[Stored data]
What follows belongs to an exercise in optimizing a design on an open flow for small area, a short achievable clock period and few clock cycles per item; a production flow would make more cautious choices. The RTL was checked by simulation tests, not by an equivalence proof against the original design.

==> run a: inputs <==
==> flow/design.v <==
`default_nettype none
module startup_ctrl (
    input  logic clk,
    input  logic arst_n,
    output logic core_ready
);
    logic [1:0] cnt;
    always_ff @(posedge clk or negedge arst_n) begin
        if (!arst_n) begin
            cnt        <= '0;
            core_ready <= 1'b0;
        end else if (!core_ready) begin                    
            cnt <= cnt + 1'b1;
            if (cnt == 2'(3 - 1)) begin
                core_ready <= 1'b1;
            end
        end
    end
endmodule
`default_nettype wire
`default_nettype none
module front_end (
    input  logic                       clk,
    input  logic                       arst_n,
    input  logic                       core_ready,
    input  logic                       instr_valid,
    input  logic [16-1:0] instr,
    input  logic                       op_free,
    output logic                       is_valid,
    output logic [25-1:0]         is_instr,
    output logic                       rob_full
);
    localparam int QD = (8 - 2);
    logic [2:0]         wp;
    logic [2:0]         rp;
    logic [2:0]         fcnt;
    logic [2:0]         fcnt_nx;
    logic               accept;
    logic               q_empty;
    logic               is_free;
    logic               direct;
    logic               push;
    logic               pop;
    logic               is_load;
    logic               is_valid_nx;
    logic               op_valid_nx;
    logic [13-1:0] in_q;
    logic [13-1:0] q_head;
    logic [13-1:0] is_q;
    function automatic logic [25-1:0] decode(input logic [13-1:0] q);
        logic [25-1:0] x;
        logic               addi;
        addi          = (q[12:11] == 2'd3);
        x             = '0;
        x[24] = (q[12:11] != 2'd2) && (q[10:8] != 3'd0);
        x[23] = (q[12:11] == 2'd2) && (q[10:8] != 3'd0);
        x[22]  = (q[12:11] == 2'd1);
        x[21:19]   = q[10:8];
        for (int k = 1; k < 8; k++) begin
            x[12 + k - 1] = (q[7:5] == 3'(k));
            x[5 + k - 1]  = !addi && (q[2:0] == 3'(k));
        end
        x[4:0] = addi ? q[4:0] : 5'd0;
        decode = x;
    endfunction
    function automatic logic [2:0] incr(input logic [2:0] p);
        incr = (p == 3'(QD - 1)) ? 3'd0 : p + 3'd1;
    endfunction
    assign accept  = instr_valid & core_ready & ~rob_full;
    assign q_empty = (fcnt == 3'd0);
    assign is_free = ~is_valid | op_free;                  
    assign direct  = is_free & q_empty;
    assign push    = accept & ~direct;
    assign pop     = is_free & ~q_empty;
    assign is_load = (direct & accept) | pop;
    assign in_q[12:11]  = instr[15:14];
    assign in_q[10:8]  = instr[13:11];
    assign in_q[7:5] = instr[10:8];
    assign in_q[4:0]   = (instr[15:14] == 2'd3) ? instr[4:0]
                                                             : {instr[4:3], instr[7:5]};
    res_st #(.DEPTH(QD)) qu_queue (
        .clk(clk),
        .wr_en(push),
        .wr_addr(wp),
        .wr_data(in_q),
        .rd_addr(rp),
        .rd_data(q_head)
    );
    assign is_valid_nx = is_free ? (accept | ~q_empty) : 1'b1;
    assign op_valid_nx = op_free ? is_valid : 1'b1;
    assign fcnt_nx     = fcnt + 3'(push) - 3'(pop);
    always_ff @(posedge clk or negedge arst_n) begin
        if (!arst_n) begin
            wp       <= '0;
            rp       <= '0;
            fcnt     <= '0;
            is_valid <= 1'b0;
            rob_full <= 1'b0;
        end else begin
            if (push) wp <= incr(wp);
            if (pop)  rp <= incr(rp);
            fcnt     <= fcnt_nx;
            is_valid <= is_valid_nx;
            rob_full <= is_valid_nx & op_valid_nx & (fcnt_nx == 3'(QD));
        end
    end
    assign is_q = q_empty ? in_q : q_head;
    always_ff @(posedge clk) begin
        if (is_load) begin
            is_instr <= decode(is_q);
        end
    end
endmodule
`default_nettype wire
`default_nettype none
module res_st #(
    parameter int DEPTH = 8 - 1
) (
    input  logic               clk,
    input  logic               wr_en,
    input  logic [2:0]         wr_addr,
    input  logic [13-1:0] wr_data,
    input  logic [2:0]         rd_addr,
    output logic [13-1:0] rd_data
);
    logic [13-1:0] slots [DEPTH];
    always_ff @(posedge clk) begin
        for (int i = 0; i < DEPTH; i++) begin
            if (wr_en && wr_addr == 3'(i)) begin
                slots[i] <= wr_data;
            end
        end
    end
    always_comb begin
        rd_data = slots[0];
        for (int i = 1; i < DEPTH; i++) begin
            if (rd_addr == 3'(i)) begin
                rd_data = slots[i];
            end
        end
    end
endmodule
`default_nettype wire
`default_nettype none
module rf (
    input  logic                      clk,
    input  logic [8-1:1]  rs1_sel,
    input  logic [8-1:1]  rs2_sel,
    output logic [16-1:0] rs1_data,
    output logic [16-1:0] rs2_data,
    input  logic                      wr_en,
    input  logic                      clr,
    input  logic [2:0]                wr_addr,
    input  logic [16-1:0] wr_data
);
    logic [16-1:0] regs [1:8-1];
    always_ff @(posedge clk) begin
        for (int i = 1; i < 8; i++) begin
            if (clr || (wr_en && wr_addr == 3'(i))) begin
                regs[i] <= wr_data;
            end
        end
    end
    always_comb begin
        rs1_data = '0;
        rs2_data = '0;
        for (int i = 1; i < 8; i++) begin
            rs1_data = rs1_data | (regs[i] & {16{rs1_sel[i]}});
            rs2_data = rs2_data | (regs[i] & {16{rs2_sel[i]}});
        end
    end
endmodule
`default_nettype wire
`default_nettype none
module back_end (
    input  logic                      clk,
    input  logic                      arst_n,
    input  logic                      schedule_en,
    input  logic                      is_valid,
    input  logic [25-1:0]        is_instr,
    output logic                      op_free,
    output logic [8-1:1]  rs1_sel,
    output logic [8-1:1]  rs2_sel,
    input  logic [16-1:0] rs1_data,
    input  logic [16-1:0] rs2_data,
    output logic                      commit_valid,
    output logic [19-1:0]   commit
);
    logic                      credit;
    logic                      fire;
    logic                      load;
    logic                      fwd_a;
    logic                      fwd_b;
    logic                      byp_a;
    logic                      byp_b;
    logic [16-1:0] ld_a;
    logic [16-1:0] ld_b;
    logic                      op_valid;
    logic [16-1:0] a_q;
    logic [16-1:0] b_q;
    logic [2:0]                rd_q;
    logic                      sub_q;
    logic                      sel_x_q;
    logic                      sel_s_q;
    logic [2:0]                c_rd;
    logic [16-1:0] c_val;
    logic [16-1:0] op_a;
    logic [16-1:0] op_b;
    logic [16:0]   sum;
    logic [16-1:0] result;
    assign fire    = op_valid & credit;
    assign op_free = ~op_valid | fire;
    assign load    = op_free & is_valid;
    assign rs1_sel = is_instr[18:12];
    assign rs2_sel = is_instr[11:5];
    assign fwd_a = commit_valid & (c_rd != 3'd0) & rs1_sel[c_rd];
    assign fwd_b = commit_valid & (c_rd != 3'd0) & rs2_sel[c_rd];
    assign byp_a = fire & (rd_q != 3'd0) & rs1_sel[rd_q];
    assign byp_b = fire & (rd_q != 3'd0) & rs2_sel[rd_q];
    assign ld_a  = byp_a ? result : fwd_a ? c_val : rs1_data;
    assign ld_b  = byp_b ? result : (fwd_b ? c_val : rs2_data) | {11'd0, is_instr[4:0]};
    always_ff @(posedge clk or negedge arst_n) begin
        if (!arst_n) begin
            credit       <= 1'b0;
            op_valid     <= 1'b0;
            commit_valid <= 1'b0;
            sel_x_q      <= 1'b0;
            sel_s_q      <= 1'b0;
        end else begin
            credit       <= schedule_en | (credit & ~fire);
            op_valid     <= op_free ? is_valid : 1'b1;
            commit_valid <= fire;
            if (load) begin
                sel_x_q <= is_instr[23];
                sel_s_q <= is_instr[24];
            end
        end
    end
    always_ff @(posedge clk) begin
        if (load) begin
            a_q   <= ld_a;
            b_q   <= ld_b;
            rd_q  <= is_instr[21:19];
            sub_q <= is_instr[22];
        end
    end
    always_comb begin
        op_a   = a_q;
        op_b   = b_q;
        sum    = {op_a, sub_q} + {op_b ^ {16{sub_q}}, sub_q};
        result = ((op_a ^ op_b) & {16{sel_x_q}})
               | (sum[16:1] & {16{sel_s_q}});
    end
    always_ff @(posedge clk) begin
        c_rd  <= rd_q;
        c_val <= result;
    end
    assign commit = {c_rd, c_val};                         
endmodule
`default_nettype wire
`default_nettype none
module qu_core
(
    input  logic                       clk,
    input  logic                       arst_n,
    input  logic                       instr_valid,
    input  logic [16-1:0] instr,
    input  logic                       schedule_en,
    output logic                       core_ready,
    output logic                       rob_full,
    output logic                       commit_valid,
    output logic [19-1:0]    commit
);
    logic                      op_free;
    logic                      is_valid;
    logic [25-1:0]        is_instr;
    logic [8-1:1]  rs1_sel;
    logic [8-1:1]  rs2_sel;
    logic [16-1:0] rs1_data;
    logic [16-1:0] rs2_data;
    startup_ctrl qu_startup_ctrl (
        .clk(clk),
        .arst_n(arst_n),
        .core_ready(core_ready)
    );
    front_end qu_front_end (
        .clk(clk),
        .arst_n(arst_n),
        .core_ready(core_ready),
        .instr_valid(instr_valid),
        .instr(instr),
        .op_free(op_free),
        .is_valid(is_valid),
        .is_instr(is_instr),
        .rob_full(rob_full)
    );
    rf qu_phy_rf (
        .clk(clk),
        .rs1_sel(rs1_sel),
        .rs2_sel(rs2_sel),
        .rs1_data(rs1_data),
        .rs2_data(rs2_data),
        .wr_en(commit_valid),
        .clr(~core_ready),
        .wr_addr(commit[19-1:16]),
        .wr_data(commit[16-1:0])
    );
    back_end qu_back_end (
        .clk(clk),
        .arst_n(arst_n),
        .schedule_en(schedule_en),
        .is_valid(is_valid),
        .is_instr(is_instr),
        .op_free(op_free),
        .rs1_sel(rs1_sel),
        .rs2_sel(rs2_sel),
        .rs1_data(rs1_data),
        .rs2_data(rs2_data),
        .commit_valid(commit_valid),
        .commit(commit)
    );
endmodule
`default_nettype wire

◆ YOUR ASSIGNMENT
Repeat word for word the lines above that run from the line containing "x[12 + k - 1]" through the line containing "incr = (p == 3'(QD", both ends included, and nothing else.

◆ EXERCISE RESPONSE
            x[12 + k - 1] = (q[7:5] == 3'(k));
            x[5 + k - 1]  = !addi && (q[2:0] == 3'(k));
        end
        x[4:0] = addi ? q[4:0] : 5'd0;
        decode = x;
    endfunction
    function automatic logic [2:0] incr(input logic [2:0] p);
        incr = (p == 3'(QD - 1)) ? 3'd0 : p + 3'd1;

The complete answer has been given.